What it does NeuralPDE.jl solves ODEs, SDEs, RODEs, and PDEs by encoding the governing equations directly into the neural network’s loss function. You write the differential equation symbolically—boundary conditions, domains, and all—and the package generates a training problem that punishes the network wherever it violates the physics. It sits on top of Lux.jl and Flux.jl, so GPU acceleration is available, and it plugs into the broader SciML ecosystem in Julia.
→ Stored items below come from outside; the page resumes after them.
### src/rtl/fsm_seq.sv
// fsm_seq: programmable micro-sequencer for the register-file/ALU datapath.
// Control words are fetched from a loadable program memory, one word issued per
// cycle while running. NEXT/JUMP/HALT flow control, a watchdog on the number of
// issued words, abort, and a start/done handshake. All outputs are registered.
module fsm_seq #(
    parameter int DATA_W  = 16,
    parameter int NREG    = 16,
    parameter int RIDX_W  = 4,
    parameter int SEL_W   = 5,
    parameter int OP_W    = 8,
    parameter int DEPTH   = 16,
    parameter int ADDR_W  = 4,
    parameter int WDOG    = 256,
    parameter int INSTR_W = 2 + ADDR_W + 1 + RIDX_W + OP_W + 2*SEL_W + 1 + DATA_W
) (
    input  logic               clk,
    input  logic               reset,
    input  logic               start,
    input  logic               abort,
    input  logic               prog_we,
    input  logic [ADDR_W-1:0]  prog_addr,
    input  logic [INSTR_W-1:0] prog_wdata,
    output logic               busy,
    output logic               done,
    output logic               err,
    output logic [ADDR_W-1:0]  pc_out,
    output logic [DATA_W-1:0]  immediate,
    output logic [NREG-1:0]    enable,
    output logic [SEL_W-1:0]   control1,
    output logic [SEL_W-1:0]   control2,
    output logic               imm_control,
    output logic [OP_W-1:0]    opcode,
    output logic               buff_en
);

    // Field positions inside an instruction word (LSB first).
    localparam int IMM_LSB  = 0;
    localparam int IMS_BIT  = DATA_W;
    localparam int SRC2_LSB = IMS_BIT + 1;
    localparam int SRC1_LSB = SRC2_LSB + SEL_W;
    localparam int OP_LSB   = SRC1_LSB + SEL_W;
    localparam int DST_LSB  = OP_LSB + OP_W;
    localparam int WR_BIT   = DST_LSB + RIDX_W;
    localparam int TGT_LSB  = WR_BIT + 1;
    localparam int CTL_LSB  = TGT_LSB + ADDR_W;

    // Step counter must be able to hold WDOG itself.
    localparam int CNT_W = $clog2(WDOG + 1);

    localparam logic [1:0] CTL_JUMP = 2'b01;

    typedef enum logic [1:0] {
        S_IDLE = 2'b00,
        S_RUN  = 2'b01,
        S_DONE = 2'b10
    } state_t;

    state_t              state, state_nx;
    logic [INSTR_W-1:0]  mem [DEPTH];
    logic [ADDR_W-1:0]   pc, pc_nx, rd_addr;
    logic [CNT_W-1:0]    step, step_nx;
    logic                err_nx, done_nx;
    logic                fin, fin_nx;   // last issued word was HALT or reserved
    logic                rsv, rsv_nx;   // last issued word was the reserved ctl
    logic                issue;
    logic [INSTR_W-1:0]  word;
    logic [1:0]          ctl;
    logic                wr;
    logic [RIDX_W-1:0]   dst;

    logic [DATA_W-1:0]   immediate_nx;
    logic [NREG-1:0]     enable_nx;
    logic [SEL_W-1:0]    control1_nx, control2_nx;
    logic                imm_control_nx, buff_en_nx;
    logic [OP_W-1:0]     opcode_nx;

    // Program memory: loaded only while idle and not starting; never reset.
    always_ff @(posedge clk) begin
        if (prog_we && (state == S_IDLE) && !start)
            mem[prog_addr] <= prog_wdata;
    end

    // Next-state, next-pc and next-output decode.
    always_comb begin
        state_nx       = state;
        pc_nx          = pc;
        step_nx        = step;
        err_nx         = err;
        done_nx        = 1'b0;
        fin_nx         = fin;
        rsv_nx         = rsv;
        issue          = 1'b0;
        rd_addr        = pc;
        immediate_nx   = '0;
        enable_nx      = '0;
        control1_nx    = '0;
        control2_nx    = '0;
        imm_control_nx = 1'b0;
        opcode_nx      = '0;
        buff_en_nx     = 1'b0;

        case (state)
            S_IDLE: begin
                if (start) begin
                    issue    = 1'b1;
                    rd_addr  = '0;
                    step_nx  = CNT_W'(1);
                    err_nx   = 1'b0;
                    state_nx = S_RUN;
                end
            end
            S_RUN: begin
                if (abort) begin
                    state_nx = S_IDLE;
                end else if (fin) begin
                    state_nx = S_DONE;
                    done_nx  = 1'b1;
                    if (rsv)
                        err_nx = 1'b1;
                end else if (step == CNT_W'(WDOG)) begin
                    state_nx = S_DONE;
                    done_nx  = 1'b1;
                    err_nx   = 1'b1;
                end else begin
                    issue   = 1'b1;
                    step_nx = step + CNT_W'(1);
                end
            end
            S_DONE: begin
                state_nx = S_IDLE;
            end
            default: begin
                state_nx = S_IDLE;
            end
        endcase

        word = mem[rd_addr];
        ctl  = word[CTL_LSB +: 2];
        wr   = word[WR_BIT];
        dst  = word[DST_LSB +: RIDX_W];

        if (issue) begin
            fin_nx = ctl[1];
            rsv_nx = &ctl;
            if (ctl == CTL_JUMP)
                pc_nx = word[TGT_LSB +: ADDR_W];
            else if (rd_addr == ADDR_W'(DEPTH - 1))
                pc_nx = '0;
            else
                pc_nx = rd_addr + ADDR_W'(1);
            immediate_nx   = word[IMM_LSB +: DATA_W];
            imm_control_nx = word[IMS_BIT];
            control2_nx    = word[SRC2_LSB +: SEL_W];
            control1_nx    = word[SRC1_LSB +: SEL_W];
            opcode_nx      = word[OP_LSB +: OP_W];
            buff_en_nx     = wr;
            enable_nx      = wr ? (NREG'(1) << dst) : '0;
        end
    end

    // State, sequencing and output registers.
    always_ff @(posedge clk or negedge reset) begin
        if (!reset) begin
            state       <= S_IDLE;
            pc          <= '0;
            step        <= '0;
            err         <= 1'b0;
            done        <= 1'b0;
            fin         <= 1'b0;
            rsv         <= 1'b0;
            immediate   <= '0;
            enable      <= '0;
            control1    <= '0;
            control2    <= '0;
            imm_control <= 1'b0;
            opcode      <= '0;
            buff_en     <= 1'b0;
        end else begin
            state       <= state_nx;
            pc          <= pc_nx;
            step        <= step_nx;
            err         <= err_nx;
            done        <= done_nx;
            fin         <= fin_nx;
            rsv         <= rsv_nx;
            immediate   <= immediate_nx;
            enable      <= enable_nx;
            control1    <= control1_nx;
            control2    <= control2_nx;
            imm_control <= imm_control_nx;
            opcode      <= opcode_nx;
            buff_en     <= buff_en_nx;
        end
    end

    assign busy   = (state == S_RUN);
    assign pc_out = pc;

endmodule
The interesting bit The package doesn’t just do vanilla PINNs. It supports quadrature training strategies (sampling the loss more intelligently than random points), adaptive loss weighting, and neural adapters that can accelerate convergence. It also mixes in data fitting: you can combine traditional scientific machine learning with the physics-informed approach, and even blend in DeepONets or Fourier Neural Operators from NeuralOperators.jl.

Key highlights

• Symbolic PDE specification via ModelingToolkit; no hand-rolled loss functions required
• Handles integro-differential and stochastic equations, not just standard PDEs
• TensorBoard logging built in for training diagnostics
• Compatible with both Flux.jl and Lux.jl neural network layers
• Can combine neural operators (FNO, GNO, etc.) with physics-informed losses

Caveats

• The README’s “greatly increased generality compared with classical methods” is stated but not quantified; no benchmarks against finite element or spectral methods are shown
• The 2D Poisson example uses a tiny 16-neuron hidden layer and 6,000 total iterations—suggesting either impressive efficiency or that harder problems need more tuning (the sources don’t clarify which)

Verdict Worth a look if you’re already in Julia’s SciML orbit and need a flexible way to throw neural networks at irregular geometries or inverse problems where classical solvers struggle. If you’re committed to Python’s DeepXDE or need battle-tested convergence guarantees for production engineering, this is more experimental toolkit than drop-in replacement.